___ RECORDS TO USE
### src/rtl/cic_pkg.sv
package cic_pkg;
    localparam int BYTE_W = 8;
    localparam int ADDR_W = 3;

    typedef enum logic [ADDR_W-1:0] {
        OFS_LO_MASK = 3'd0,
        OFS_LO_STAT = 3'd1,
        OFS_ROUTE   = 3'd2,
        OFS_HI_MASK = 3'd3,
        OFS_HI_STAT = 3'd4,
        OFS_CTRL    = 3'd5
    } reg_ofs_e;

    // bit within the high bank that mirrors the low-bank summary
    localparam int SUMMARY_BIT = 1;
    // bit within the high bank carrying the pen-down source
    localparam int PEN_BIT = 4;
    // route byte bit that selects the direct line for pen-down (0 = direct)
    localparam int PEN_ROUTE_BIT = 1;
    // high-bank bits excluded from priority and cascade
    localparam logic [BYTE_W-1:0] HI_SKIP = (BYTE_W'(1) << SUMMARY_BIT) | (BYTE_W'(1) << PEN_BIT);
endpackage

### src/rtl/cic_pick.sv
module cic_pick #(
    parameter int W = 8,
    parameter logic [W-1:0] SKIP = '0,
    localparam int IDX_W = $clog2(W)
) (
    input  logic [W-1:0]     stat_n,
    input  logic [W-1:0]     mask,
    output logic [W-1:0]     req,
    output logic             any,
    output logic [IDX_W-1:0] idx
);
    logic [W-1:0] forced;

    always_comb begin
        forced = stat_n | mask | SKIP;
        req    = ~forced;
        any    = 1'b0;
        idx    = '0;
        for (int i = W - 1; i >= 0; i--) begin
            if (req[i]) begin
                any = 1'b1;
                idx = IDX_W'(i);
            end
        end
    end
endmodule

### src/rtl/cic_regs.sv
module cic_regs
    import cic_pkg::*;
#(
    parameter int W  = BYTE_W,
    parameter int AW = ADDR_W
) (
    input  logic          clk,
    input  logic          rst_n,
    input  logic          wr,
    input  logic          rd,
    input  logic [AW-1:0] addr,
    input  logic [W-1:0]  wdata,
    input  logic [W-1:0]  lo_stat,
    input  logic [W-1:0]  hi_stat,
    output logic [W-1:0]  lo_mask,
    output logic [W-1:0]  hi_mask,
    output logic [W-1:0]  route,
    output logic [W-1:0]  ctrl,
    output logic [W-1:0]  rdata
);
    logic [W-1:0] rd_mux;

    always_comb begin
        unique case (addr)
            OFS_LO_MASK: rd_mux = lo_mask;
            OFS_LO_STAT: rd_mux = lo_stat;
            OFS_ROUTE:   rd_mux = route;
            OFS_HI_MASK: rd_mux = hi_mask;
            OFS_HI_STAT: rd_mux = hi_stat;
            OFS_CTRL:    rd_mux = ctrl;
            default:     rd_mux = '0;
        endcase
    end

    always_ff @(posedge clk or negedge rst_n) begin
        if (!rst_n) begin
            lo_mask <= '1;
            hi_mask <= '1;
            route   <= '1;
            ctrl    <= '0;
            rdata   <= '0;
        end else begin
            if (wr) begin
                unique case (addr)
                    OFS_LO_MASK: lo_mask <= wdata;
                    OFS_ROUTE:   route   <= wdata;
                    OFS_HI_MASK: hi_mask <= wdata;
                    OFS_CTRL:    ctrl    <= wdata;
                    default: ;
                endcase
            end
            if (rd) rdata <= rd_mux;
        end
    end

    a_r2_lo_mask_write: assert property (@(posedge clk) disable iff (!rst_n)
        (wr && addr == OFS_LO_MASK) |=> lo_mask == $past(wdata));
    a_r2_rdata_hold: assert property (@(posedge clk) disable iff (!rst_n)
        !rd |=> $stable(rdata));
    a_r3_status_no_store: assert property (@(posedge clk) disable iff (!rst_n)
        (wr && (addr == OFS_LO_STAT || addr == OFS_HI_STAT)) |=>
            $stable(lo_mask) && $stable(hi_mask) && $stable(route) && $stable(ctrl));
endmodule

### src/rtl/cic_top.sv
module cic_top
    import cic_pkg::*;
#(
    parameter int BANK_W = BYTE_W,
    localparam int IDX_W = $clog2(BANK_W),
    localparam int SRC_N = 2 * BANK_W,
    localparam int ID_W  = IDX_W + 1
) (
    input  logic              clk,
    input  logic              rst_n,
    input  logic              bus_wr,
    input  logic              bus_rd,
    input  logic [ADDR_W-1:0] bus_addr,
    input  logic [BANK_W-1:0] bus_wdata,
    output logic [BANK_W-1:0] bus_rdata,
    input  logic [SRC_N-1:0]  src_n,
    output logic              cascade_irq,
    output logic              direct_irq,
    output logic              pick_valid,
    output logic [ID_W-1:0]   pick_id
);
    logic [BANK_W-1:0] lo_mask, hi_mask, route, ctrl;
    logic [BANK_W-1:0] hi_stat_view;
    logic [BANK_W-1:0] bank_mask [2];
    logic [BANK_W-1:0] bank_req  [2];
    logic              bank_any  [2];
    logic [IDX_W-1:0]  bank_idx  [2];

    assign bank_mask[0] = lo_mask;
    assign bank_mask[1] = hi_mask;

    generate
        for (genvar b = 0; b < 2; b++) begin : g_bank
            cic_pick #(
                .W    (BANK_W),
                .SKIP ((b == 0) ? BANK_W'(0) : HI_SKIP)
            ) u_pick (
                .stat_n (src_n[b*BANK_W +: BANK_W]),
                .mask   (bank_mask[b]),
                .req    (bank_req[b]),
                .any    (bank_any[b]),
                .idx    (bank_idx[b])
            );
        end
    endgenerate

    always_comb begin
        hi_stat_view = src_n[SRC_N-1:BANK_W];
        hi_stat_view[SUMMARY_BIT] = ~bank_any[0];
    end

    cic_regs #(.W(BANK_W), .AW(ADDR_W)) u_regs (
        .clk     (clk),
        .rst_n   (rst_n),
        .wr      (bus_wr),
        .rd      (bus_rd),
        .addr    (bus_addr),
        .wdata   (bus_wdata),
        .lo_stat (src_n[BANK_W-1:0]),
        .hi_stat (hi_stat_view),
        .lo_mask (lo_mask),
        .hi_mask (hi_mask),
        .route   (route),
        .ctrl    (ctrl),
        .rdata   (bus_rdata)
    );

    always_comb begin
        pick_valid = bank_any[0] | bank_any[1];
        if (bank_any[0])      pick_id = {1'b0, bank_idx[0]};
        else if (bank_any[1]) pick_id = {1'b1, bank_idx[1]};
        else                  pick_id = '0;
    end

    assign cascade_irq = (|bank_req[0]) | (|bank_req[1]);
    assign direct_irq  = ~src_n[BANK_W + PEN_BIT] & ~route[PEN_ROUTE_BIT];

    a_r10_cascade_valid: assert property (@(posedge clk) disable iff (!rst_n)
        cascade_irq == pick_valid);
    a_r11_idle_zero: assert property (@(posedge clk) disable iff (!rst_n)
        !pick_valid |-> pick_id == '0);
    a_r6_lo_first: assert property (@(posedge clk) disable iff (!rst_n)
        (!src_n[0] && !lo_mask[0]) |-> (pick_valid && pick_id == '0));
    a_r8_skip_bits: assert property (@(posedge clk) disable iff (!rst_n)
        pick_valid |-> (pick_id != ID_W'(BANK_W + SUMMARY_BIT) && pick_id != ID_W'(BANK_W + PEN_BIT)));
    a_r5_lo_unmasked: assert property (@(posedge clk) disable iff (!rst_n)
        (pick_valid && !pick_id[ID_W-1]) |-> (!lo_mask[pick_id[IDX_W-1:0]] && !src_n[pick_id[IDX_W-1:0]]));
    a_r7_hi_lowest: assert property (@(posedge clk) disable iff (!rst_n)
        (pick_valid && pick_id[ID_W-1]) |-> (!hi_mask[pick_id[IDX_W-1:0]] && !src_n[pick_id]));
endmodule

### config.mk
export PLATFORM = sky130hd
export DESIGN_NAME = cic_top
export DESIGN_NICKNAME = d
export VERILOG_FILES = /design/src/rtl/cic_pkg.sv /design/src/rtl/cic_pick.sv /design/src/rtl/cic_regs.sv /design/src/rtl/cic_top.sv
export SDC_FILE = /design/constraint.sdc
export NUM_CORES = 1
export LEC_CHECK = 0
export ABC_AREA = 1
export BUFFER_PORTS_ARGS = -buffer_cell sky130_fd_sc_hd__buf_2
export CAP_MARGIN = 20
export CORE_MARGIN = 8
export CORE_UTILIZATION = 53
export DETAILED_ROUTE_END_ITERATION = 6
export PLACE_DENSITY = 0.74
export SYNTH_ARGS = -nofsm -noshare
export SYNTH_HDL_FRONTEND = slang
export SYNTH_SLANG_ARGS = --single-unit
### constraint.sdc
create_clock -name clk -period 2.3 [get_ports clk]
set_input_delay 0.23 -clock clk [delete_from_list [all_inputs] [get_ports clk]]
set_output_delay 0.23 -clock clk [all_outputs]
set_load 0.01 [all_outputs]
==> results.toml, run 1 <==
[setup_path]
crit_start = "u_regs.hi_mask[7]"
crit_arrival_ns = 1.78
r2r_slack_ns = 1.08
ff2ff_path_depth = 7
worstPathRequired_ns = 2.07
r2r_end = "u_regs.rdata[1]"
critical_path_class = "reg -> out"
cp_max_fo = 3
start_kind = "flip-flop"
rr_startpoint = "u_regs.lo_mask[3]"
crit_path_end_kind = "output port"

[floorplan]
die_h_um = 82.8
start_util = 0.547
die_w_um = 82.8
rows = 24
die_area_um2 = 6860
pin_count = 46
core_area_um2 = 4320

[synthesis]
ys_seq_area_frac = 0.436
netlist_top_cells_count = "nand2_1, inv_1, nor2_1, dfstp_2, nand3_1"
yosys_most_used_dff = "dfstp_2"
syn_avg_cell_area_um2 = 7.51
synth_edf_count = 0
ys_top_cells_by_area = "dfstp_2, nand2_1, dfrtp_1"
yosysMostFrequentCell = "nand2_1"
synthCells = 315
synth_area_um2 = 2370
ys_ff_latch = 40
synth_top_area_frac = 0.267
yosysTopAreaCell = "dfstp_2"
ys_warn_count = 0
synth_nets = 346
synthArstFlopShare = 1.00
ys_types = 27

[clocking]
clockBufferDepth = 2
cts_root_buf = "clkbuf_8"
cts_setup_buffers = 0
cts_tree = "built"
clkLatencyLatePin_ns = 0.30
cts-htree-levels = 2
cts_buffers = 5
post_cts_resize_count = 0
cts_hold_buffers = 0
clk_pin_slew_ns = 0.08
numClockSinks = 40

[grt]
grt_overflow = 0
grt_pass1_wl_um = 9430
grt_antenna_before_repair = 0
grtUsageTotal = 0.165
grt_max_degree = 41
grt_pass1_vias = 1953

[route]
post-route-drc-count = 0
drt_wl_total_um = 5560
wl_per_cell_um = 13.5
drtIter0Drc = 126
num_vias = 2064
ant_nets = 0
drt_pre_antenna_iters = 5
avgViaCountPerCell = 5.01

[power]
p_per_area_nw_per_um2 = 738
pwr-share-seq = 0.484
peakVddDrop_v = 0.000404
p_comb_frac = 0.227
p_total_w = 0.00199
power.switching_w = 0.000610
p_int_w = 0.00138
p_sw_frac = 0.306
power_frac_clock = 0.289
p_leak_nw = 1.42

[sta]
tightest_slew_ns = 0.888
fin_tns_setup_ns = 0
rsz0062_at_grt = "no"
max_freq_ghz = 0.497
fin_crit_sh = 0.875
final_max_slew_viol_count = 0
hold_viol_final = 0
slew_headroom = 0.408
setup_violations = 0
finalCriticalPeriod_ns = 2.01
finalClockSkew_ns = 0.00416

[finish]
nets = 390
final_layout_size_suffix_gt1_frac = 0.319
fill_cells = 418
antennaDiodeCount = 0
final_cell_area_um2 = 2700
areaGrowthSynthToFinish_pct = 14.3

[place]
place_area_um2 = 2590
place_congestion = 0.868
io_buffer_count = 44
hpwl_um = 4310

[min_path]
hold_class = "in -> async"

[outcome]
status = "finished clean"

[run]
maxCapViolCount = 0
==> layout make-up <==
cell class | count | area [um2] | area share
clock buffers | 5 | 68.8 | 0.0255
clock inverters | 3 | 42.5 | 0.0157
repair buffers | 44 | 220 | 0.0814
well taps | 52 | 65.1 | 0.0241
flip-flops and latches | 40 | 1030 | 0.381
multi-input cells | 227 | 1110 | 0.412
inverters | 41 | 161 | 0.0597
==> registers in the layout (all words and copies together) (netlist names) <==
name and count:
u_regs.hi_mask 8, u_regs.lo_mask 8, u_regs.route 8, u_regs.rdata 8
u_regs.ctrl 8
==> worst max path at each step <==
| stage | to | slack, ns | depth (start not counted) |
|---|---|---|---|
| floorplan | pick_id[1] | 0.86 | 6 |
| global placement | cascade_irq | 0.71 | 6 |
| detailed placement | pick_id[3] | 0.67 | 6 |
| CTS | pick_id[3] | 0.33 | 6 |
| global route | cascade_irq | 0.16 | 6 |
| finish | cascade_irq | 0.29 | 6 |
==> critical path, cell delays in order (launching register included) <==
cell     delay, ns
dfstp_2       0.55
nor2_1        0.06
a21oi_1       0.18
nand2_1       0.10
nor3_1        0.35
nand2_1       0.08
buf_2         0.15
==> metrics by stage <==
step	setup WS (ns)	utilization	cells	hold WS (ns)
floorplan	0.858	-	315	-0.0656
global placement	0.707	0.600	404	0.393
detailed placement	0.666	0.600	404	0.404
CTS	0.326	0.625	412	0.0801
global route	0.160	0.625	412	0.123
finish	0.287	0.625	412	0.0514
==> power groups by stage <==
stage	Sequential [W]	Clock [W]	Combinational (W)
global placement	0.000972	0	0.000443
floorplan	0.000967	0	0.000303
detailed placement	0.000975	0	0.000454
CTS	0.000964	0.000590	0.000456
finish	0.000966	0.000577	0.000452
global route	0.000984	0.000614	0.000516
==> layer usage <==
metal / track usage / vias to the layer above / wire length [um]
met5: 0 / - / 0
met4: 0.0543 / 0 / 66
met3: 0.0430 / 5 / 412
met2: 0.246 / 56 / 2490
met1: 0.225 / 926 / 2590
li1: - / 1077 / -
==> kinds of logic (layout without fill, tap and decap cells) <==
family,Yosys count,count (layout),share of synthesized area
buf+inv,48,93,0.0931
flops,40,40,0.436
simple gates,184,184,0.354
compound gates,43,43,0.117
==> layout by cell type, fill, tap and decap left out, types with 5 or more instances in the layout <==
cell type  instances
o21ai_0            6
or2_2              6
nand2_2            5
buf_2             44
inv_1             37
clkbuf_8           5
o21ai_1           17
nand2_1          116
nand3_1           18
dfrtp_1           16
o21ai_2           15
dfstp_2           24
nor2_1            26
No activity file was read; power rests on OpenSTA's default activity.
==> run 2: changes to the inputs <==
Settings changed: ABC_AREA 1 to not set, PLACE_DENSITY 0.74 to 0.75.
==> run 2 against run 1 <==
  * Clock power decreased by 17%
  * Routed wire length is 0.63% lower
  * Highest routed layer unchanged
  * Synthesized cell count shrank 37%
  * Maximum frequency fell by 2.3%
  * Clock-buffer cell count rose by 3
  * Power rose by 0.31%
  * Largest power group unchanged
==> results.toml, run 2 <==
[outcome]
status = "finished clean"

[sta]
max_freq_ghz = 0.485
fin_tns_setup_ns = 0
fin_crit_sh = 0.896
finalClockSkew_ns = 0.00819
finalCriticalPeriod_ns = 2.06
setup_violations = 0
slew_headroom = 0.414
rsz0062_at_grt = "no"
hold_viol_final = 0
tightest_slew_ns = 0.879
final_max_slew_viol_count = 0

[setup_path]
r2r_slack_ns = 0.65
r2r_end = "u_regs.rdata[1]"
start_kind = "flip-flop"
crit_arrival_ns = 1.83
cp-endpoint = "cascade_irq"
cpPeakStageDelay_ns = 0.57
crit_path_end_kind = "output port"
cp_max_fo = 5
crit_start = "u_regs.hi_mask[7]"
rr_startpoint = "u_regs.lo_mask[1]"
path_buf_inv = 1
critical_path_class = "reg -> out"
worstPathCellList = "o22a_1 -> o21ai_0 -> nor3_1 -> nand2_1 -> buf_2"
crit_cells = 5
worstPathRequired_ns = 2.07
slowest_stage = "dfstp_2"
ff2ff_path_depth = 4
critPathTopFamily = "flip-flops"

[floorplan]
die_area_um2 = 6540
die_h_um = 80.9
die_w_um = 80.9
start_util = 0.554
core_area_um2 = 4030
pin_count = 46
rows = 23

[power]
p_per_area_nw_per_um2 = 781
p_int_w = 0.00141
p_sw_frac = 0.293
power_frac_clock = 0.240
p_leak_nw = 1.08
power.switching_w = 0.000586
p_comb_frac = 0.244
peakVddDrop_v = 0.000497
pwr-share-seq = 0.516

[clocking]
clkLatencyLatePin_ns = 0.29
post_cts_resize_count = 0
cts_buffers = 5
cts_setup_buffers = 0
cts_tree = "built"
clockBufferDepth = 2
numClockSinks = 40
cts_hold_buffers = 0
clk_pin_slew_ns = 0.08
cts_root_buf = "clkbuf_8"
cts-htree-levels = 2

[route]
drt_wl_total_um = 5520
met3_wirelength_um = 363
drt_pre_antenna_iters = 4
highest_layer = "met4"
drtIter0Drc = 186
ant_nets = 0
drt-met1-wl_um = 2510
wl_per_cell_um = 18.9
avgViaCountPerCell = 6.26
dr_wl_met2_um = 2540
post-route-drc-count = 0
num_vias = 1829

[synthesis]
netlist_top_cells_count = "mux2_2, dfstp_2, nor2_1, dfrtp_1, a21oi_1"
synthSimpleGateAreaFrac = 0.104
yosys.area_share.adder = 0
synth_top_area_frac = 0.283
ys_seq_area_frac = 0.462
synth-compound-area-share = 0.169
ys_warn_count = 0
yosysMostFrequentCell = "mux2_2"
synth-xor-area-share = 0
ys_ff_latch = 40
yosys_most_used_dff = "dfstp_2"
ys_top_cells_by_area = "dfstp_2, dfrtp_1, mux2_2"
synth_nets = 230
synth_area_um2 = 2230
yosysTopAreaCell = "dfstp_2"
synthCells = 199
synth_edf_count = 0
syn_avg_cell_area_um2 = 11.2
synthArstFlopShare = 1.00
synth_top_family_by_area = "multiplexers"
ys_types = 42
synthMuxAreaShare = 0.227

[finish]
layout_common_cells = "buf_2, mux2_2, dfstp_2"
final_layout_size_suffix_gt1_frac = 0.492
nets = 272
final_cell_area_um2 = 2560
areaGrowthSynthToFinish_pct = 14.7
antennaDiodeCount = 0
mostFrequentLayoutCell = "buf_2"

[place]
place_area_um2 = 2470
hpwl_um = 4010
place_congestion = 0.831
io_buffer_count = 44

[grt]
grt_pass1_vias = 1788
grtUsageTotal = 0.172
grt_antenna_before_repair = 0
grt_pass1_wl_um = 8740
grt_max_degree = 41
grt_overflow = 0

[run]
maxCapViolCount = 0

[min_path]
hold_class = "in -> async"
-- run 2: power by group through the flow --
stage / registers (W) / clock network, W / logic (W)
2_1_floorplan: 0.00101 / 0 / 0.000340
3_3_place_gp: 0.00103 / 0 / 0.000478
3_5_place_dp: 0.00104 / 0 / 0.000488
4_1_cts: 0.00103 / 0.000489 / 0.000489
5_1_grt: 0.00105 / 0.000516 / 0.000537
6_report: 0.00103 / 0.000481 / 0.000488
-- run 2: cell type report --
type                    instances  area, um2
clock buffers                   8       90.1
fillers                       350       1470
inverters                       3       11.3
multi-input cells             143       1120
flip-flops and latches         40       1030
well taps                      50       62.6
repair buffers                 48        250
-- run 2: how the worst min path moves through the flow --
stage | endpoint | slack [ns] | from | depth (start not counted)
6_report | u_regs.rdata[6] | 0.05 | rst_n | 1
4_1_cts | u_regs.rdata[6] | 0.08 | rst_n | 1
2_1_floorplan | u_regs.ctrl[0] | -0.07 | rst_n | 0
5_1_grt | u_regs.rdata[6] | 0.12 | rst_n | 1
3_3_place_gp | u_regs.rdata[6] | 0.39 | rst_n | 1
3_5_place_dp | u_regs.rdata[6] | 0.39 | rst_n | 1
-- run 2: per-stage QoR --
stage	utilization	setup slack (ns)	std cells	power, W	hold WS, ns
floorplan	-	0.825	199	0.00135	-0.0656
detailed placement	0.613	0.551	284	0.00153	0.391
global route	0.636	0.0728	292	0.00210	0.117
global placement	0.613	0.573	284	0.00151	0.394
CTS	0.636	0.229	292	0.00201	0.0751
finish	0.636	0.240	292	0.00200	0.0514
-- run 2: routing by layer --
layer  up-vias  track usage
li1        835            -
met1       912        0.221
met2        70        0.273
met3        12       0.0519
met4         0       0.0518
met5         -            0
-- run 2: logic make-up after synthesis --
kind of cell,count (synthesis)
mux,45
flops,40
compound gates,57
simple gates,41
buf+inv,16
______
● TASK DETAILS: Return exactly the lines above from the line that has "a_r8_skip_bits: assert property" through the line that has "(pick_valid && !pick_id[ID_W-1])", inclusive, and nothing else.

● ANSWER TO THIS TASK:
    a_r8_skip_bits: assert property (@(posedge clk) disable iff (!rst_n)
        pick_valid |-> (pick_id != ID_W'(BANK_W + SUMMARY_BIT) && pick_id != ID_W'(BANK_W + PEN_BIT)));
    a_r5_lo_unmasked: assert property (@(posedge clk) disable iff (!rst_n)
        (pick_valid && !pick_id[ID_W-1]) |-> (!lo_mask[pick_id[IDX_W-1:0]] && !src_n[pick_id[IDX_W-1:0]]));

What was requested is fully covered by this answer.